By-election to the 12th Dáil

A Dáil by-election was held in the constituency of Kerry South in Ireland on Tuesday, 4 December 1945, to fill a vacancy in the 12th Dáil. It followed the death of Fianna Fáil TD Frederick Crowley on 5 May 1945.

In 1945, Kerry South was a three seat constituency comprising the southern half of County Kerry taking in the Dingle and Iveragh Peninsulas.

The writ of election to fill the vacancy was agreed by the Dáil on 14 November 1945.

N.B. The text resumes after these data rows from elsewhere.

File: config.mk
export PLATFORM = sky130hd
export DESIGN_NAME = snap_cycle_ctr
export DESIGN_NICKNAME = d
export VERILOG_FILES = /design/src/rtl/snap_ctr_pkg.sv /design/src/rtl/snap_ctr_decode.sv /design/src/rtl/snap_ctr_count.sv /design/src/rtl/snap_ctr_tracker.sv /design/src/rtl/snap_cycle_ctr.sv
export SDC_FILE = /design/constraint.sdc
export NUM_CORES = 1
export LEC_CHECK = 0
export ABC_AREA = 1
export BUFFER_PORTS_ARGS = -buffer_cell sky130_fd_sc_hd__buf_4
export CAP_MARGIN = 20
export CORE_MARGIN = 2
export CORE_UTILIZATION = 40
export DETAILED_ROUTE_END_ITERATION = 7
export SYNTH_ARGS = -nofsm -noshare
export SYNTH_HDL_FRONTEND = slang
export SYNTH_SLANG_ARGS = --single-unit
File: constraint.sdc
create_clock -name clk -period 2.5 [get_ports clk]
set_input_delay 0.125 -clock clk [delete_from_list [all_inputs] [get_ports clk]]
set_output_delay 0.125 -clock clk [all_outputs]
set_load 0.005 [all_outputs]
File: src/rtl/snap_ctr_pkg.sv
package snap_ctr_pkg;

   // Readout tracker phases
   typedef enum logic [1:0] {
      TRK_IDLE = 2'd0,  // no pair started since reset
      TRK_OPEN = 2'd1,  // lower half read, upper half pending
      TRK_DONE = 2'd2   // a pair (or orphan upper read) completed
   } trk_state_e;

   // Number of bus-wide slices the counter is built from
   localparam int unsigned NUM_HALVES = 2;

endpackage

File: src/rtl/snap_ctr_decode.sv
module snap_ctr_decode #(
   parameter int unsigned          ADDR_W    = 12,
   parameter logic [ADDR_W-1:0]    CTRL_ADDR = 'h103,
   parameter logic [ADDR_W-1:0]    LOW_ADDR  = 'h104,
   parameter logic [ADDR_W-1:0]    HIGH_ADDR = 'h105
) (
   input  logic [ADDR_W-1:0] addr_i,
   input  logic              rd_i,
   input  logic              wr_i,
   output logic              ctrl_rd_o,
   output logic              ctrl_wr_o,
   output logic              lo_rd_o,
   output logic              hi_rd_o,
   output logic              hit_o
);

   logic sel_ctrl, sel_lo, sel_hi;

   assign sel_ctrl  = (addr_i == CTRL_ADDR);
   assign sel_lo    = (addr_i == LOW_ADDR);
   assign sel_hi    = (addr_i == HIGH_ADDR);

   assign hit_o     = sel_ctrl | sel_lo | sel_hi;
   assign ctrl_rd_o = rd_i & sel_ctrl;
   assign ctrl_wr_o = wr_i & sel_ctrl;
   assign lo_rd_o   = rd_i & sel_lo;
   assign hi_rd_o   = rd_i & sel_hi;

endmodule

The by-election was won by the Fianna Fáil candidate Honor Crowley, widow of the deceased TD, Frederick Crowley.

Four other by-elections were held on the same day: in Clare, Dublin North-West, Mayo South and Wexford. Three by-elections were won by Fianna Fáil, one by Clann na Talmhan, and one by Labour.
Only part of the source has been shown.